Extracted entries
**src/rtl/nmi_pkg.sv**
```systemverilog
package nmi_pkg;
   localparam int unsigned NMI_SRC_CNT = 6;
   localparam int unsigned NMI_ADDR_W  = 3;

   typedef enum logic [NMI_ADDR_W-1:0] {
      REG_FLAGS  = 3'd0,
      REG_CLEAR  = 3'd1,
      REG_FORCE  = 3'd2,
      REG_CONFIG = 3'd3,
      REG_PERIOD = 3'd4,
      REG_COUNT  = 3'd5
   } nmi_reg_e;
endpackage

```
**src/rtl/nmi_flag_bank.sv**
```systemverilog
module nmi_flag_bank #(
   parameter int unsigned NUM_SRC   = 6,
   parameter int unsigned GATED_IDX = 4
) (
   input  logic               clk,
   input  logic               rst_n,
   input  logic [NUM_SRC-1:0] evt,
   input  logic [NUM_SRC-1:0] frc,
   input  logic [NUM_SRC-1:0] clr_src,
   input  logic               clr_sum,
   input  logic               gate_en,
   output logic [NUM_SRC-1:0] src_flags,
   output logic               sum_flag,
   output logic               nmi_pulse
);
   logic [NUM_SRC-1:0] src_en;
   logic [NUM_SRC-1:0] set_v;
   logic               sum_d;

   if (GATED_IDX >= NUM_SRC) begin : g_bad_gate
      $error("GATED_IDX must index an existing source");
   end

   for (genvar i = 0; i < NUM_SRC; i++) begin : g_src
      if (i == GATED_IDX) begin : g_gated
         assign src_en[i] = gate_en;
      end else begin : g_open
         assign src_en[i] = 1'b1;
      end

      assign set_v[i] = (evt[i] & src_en[i]) | frc[i];

      always_ff @(posedge clk or negedge rst_n) begin
         if (!rst_n) src_flags[i] <= 1'b0;
         else        src_flags[i] <= set_v[i] | (src_flags[i] & ~clr_src[i]);
      end

      AST_SET_WINS: assert property (@(posedge clk) disable iff (!rst_n)
         set_v[i] |=> src_flags[i]);
   end

   assign sum_d = (|set_v) | (sum_flag & ~clr_sum);

   always_ff @(posedge clk or negedge rst_n) begin
      if (!rst_n) begin
         sum_flag  <= 1'b0;
         nmi_pulse <= 1'b0;
      end else begin
         sum_flag  <= sum_d;
         nmi_pulse <= sum_d & ~sum_flag;
      end
   end

   AST_PULSE_SINGLE: assert property (@(posedge clk) disable iff (!rst_n)
      nmi_pulse |=> !nmi_pulse);
   AST_PULSE_ON_RISE: assert property (@(posedge clk) disable iff (!rst_n)
      nmi_pulse |-> (sum_flag && !$past(sum_flag)));
   AST_GATED_QUIET: assert property (@(posedge clk) disable iff (!rst_n)
      (!gate_en && !frc[GATED_IDX] && !src_flags[GATED_IDX]) |=> !src_flags[GATED_IDX]);
endmodule

```
**src/rtl/nmi_wdog.sv**
```systemverilog
module nmi_wdog #(
   parameter int unsigned CNT_W = 16
) (
   input  logic             clk,
   input  logic             rst_n,
   input  logic             active,
   input  logic [CNT_W-1:0] period,
   output logic [CNT_W-1:0] cnt,
   output logic             rst_req
);
   logic hit;
   logic fired;

   if (CNT_W < 2) begin : g_bad_width
      $error("CNT_W must be at least 2");
   end

   assign hit = (cnt >= period);

   always_ff @(posedge clk or negedge rst_n) begin
      if (!rst_n) begin
         cnt     <= '0;
         fired   <= 1'b0;
         rst_req <= 1'b0;
      end else if (!active) begin
         cnt     <= '0;
         fired   <= 1'b0;
         rst_req <= 1'b0;
      end else begin
         if (!hit) cnt <= cnt + 1'b1;
         rst_req <= hit & ~fired;
         if (hit) fired <= 1'b1;
      end
   end

   AST_IDLE_ZERO: assert property (@(posedge clk) disable iff (!rst_n)
      !active |=> (cnt == '0));
   AST_NO_OVERFLOW: assert property (@(posedge clk) disable iff (!rst_n)
      (active && cnt != '0) |=> (cnt != '0));
   AST_RST_ONE_CYCLE: assert property (@(posedge clk) disable iff (!rst_n)
      rst_req |=> !rst_req);
   AST_RST_AT_PERIOD: assert property (@(posedge clk) disable iff (!rst_n)
      rst_req |-> (cnt >= period));
endmodule

```
**src/rtl/nmi_regfile.sv**
```systemverilog
module nmi_regfile
   import nmi_pkg::*;
#(
   parameter int unsigned NUM_SRC    = 6,
   parameter int unsigned DATA_W     = 16,
   parameter int unsigned CNT_W      = 16,
   parameter int unsigned CFG_EN_BIT = 9
) (
   input  logic                  clk,
   input  logic                  rst_n,
   input  logic                  wr_en,
   input  logic [NMI_ADDR_W-1:0] addr,
   input  logic [DATA_W-1:0]     wdata,
   input  logic [NUM_SRC-1:0]    src_flags,
   input  logic                  sum_flag,
   input  logic [CNT_W-1:0]      cnt,
   output logic [NUM_SRC-1:0]    clr_src,
   output logic                  clr_sum,
   output logic [NUM_SRC-1:0]    frc,
   output logic                  gate_en,
   output logic [CNT_W-1:0]      period,
   output logic [DATA_W-1:0]     rdata
);
   localparam int unsigned FLAG_W = NUM_SRC + 1;

   logic wr_clear, wr_force, wr_cfg, wr_period;

   if (DATA_W < FLAG_W || DATA_W <= CFG_EN_BIT || CNT_W > DATA_W) begin : g_bad_map
      $error("register fields do not fit in DATA_W");
   end

   assign wr_clear  = wr_en && (addr == REG_CLEAR);
   assign wr_force  = wr_en && (addr == REG_FORCE);
   assign wr_cfg    = wr_en && (addr == REG_CONFIG);
   assign wr_period = wr_en && (addr == REG_PERIOD);

   assign clr_sum = wr_clear & wdata[0];
   assign clr_src = wr_clear ? wdata[NUM_SRC:1] : '0;
   assign frc     = wr_force ? wdata[NUM_SRC:1] : '0;

   always_ff @(posedge clk or negedge rst_n) begin
      if (!rst_n) begin
         gate_en <= 1'b0;
         period  <= '1;
      end else begin
         if (wr_cfg)    gate_en <= gate_en | wdata[CFG_EN_BIT];
         if (wr_period) period  <= wdata[CNT_W-1:0];
      end
   end

   always_comb begin
      rdata = '0;
      unique case (addr)
         REG_FLAGS:  rdata[FLAG_W-1:0] = {src_flags, sum_flag};
         REG_CONFIG: rdata[CFG_EN_BIT] = gate_en;
         REG_PERIOD: rdata[CNT_W-1:0]  = period;
         REG_COUNT:  rdata[CNT_W-1:0]  = cnt;
         default:    rdata = '0;
      endcase
   end

   AST_CFG_STICKY: assert property (@(posedge clk) disable iff (!rst_n)
      gate_en |=> gate_en);
endmodule

```
**src/rtl/nmi_supervisor.sv**
```systemverilog
module nmi_supervisor
   import nmi_pkg::*;
#(
   parameter int unsigned DATA_W     = 16,
   parameter int unsigned CNT_W      = 16,
   parameter int unsigned CFG_EN_BIT = 9,
   parameter int unsigned GATED_IDX  = 4
) (
   input  logic                   clk,
   input  logic                   rst_n,
   input  logic [NMI_SRC_CNT-1:0] src_evt,
   input  logic                   wr_en,
   input  logic [NMI_ADDR_W-1:0]  addr,
   input  logic [DATA_W-1:0]      wdata,
   output logic [DATA_W-1:0]      rdata,
   output logic                   nmi_pulse,
   output logic                   rst_req
);
   localparam int unsigned NSRC = NMI_SRC_CNT;

   logic [NSRC-1:0]  src_flags, clr_src, frc;
   logic             sum_flag, clr_sum, gate_en, active;
   logic [CNT_W-1:0] period, cnt;

   nmi_regfile #(
      .NUM_SRC(NSRC), .DATA_W(DATA_W), .CNT_W(CNT_W), .CFG_EN_BIT(CFG_EN_BIT)
   ) u_regs (
      .clk(clk), .rst_n(rst_n), .wr_en(wr_en), .addr(addr), .wdata(wdata),
      .src_flags(src_flags), .sum_flag(sum_flag), .cnt(cnt),
      .clr_src(clr_src), .clr_sum(clr_sum), .frc(frc), .gate_en(gate_en),
      .period(period), .rdata(rdata)
   );

   nmi_flag_bank #(.NUM_SRC(NSRC), .GATED_IDX(GATED_IDX)) u_flags (
      .clk(clk), .rst_n(rst_n), .evt(src_evt), .frc(frc), .clr_src(clr_src),
      .clr_sum(clr_sum), .gate_en(gate_en), .src_flags(src_flags),
      .sum_flag(sum_flag), .nmi_pulse(nmi_pulse)
   );

   assign active = sum_flag | (|src_flags);

   nmi_wdog #(.CNT_W(CNT_W)) u_wdog (
      .clk(clk), .rst_n(rst_n), .active(active), .period(period),
      .cnt(cnt), .rst_req(rst_req)
   );

   AST_SUM_FOLLOWS_SRC: assert property (@(posedge clk) disable iff (!rst_n)
      ($past(src_flags) == '0 && src_flags != '0) |-> sum_flag);
endmodule

```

Description of the task
Scan the material for lines that hold the word "rdata", then say how many there are and nothing else.

Your response
9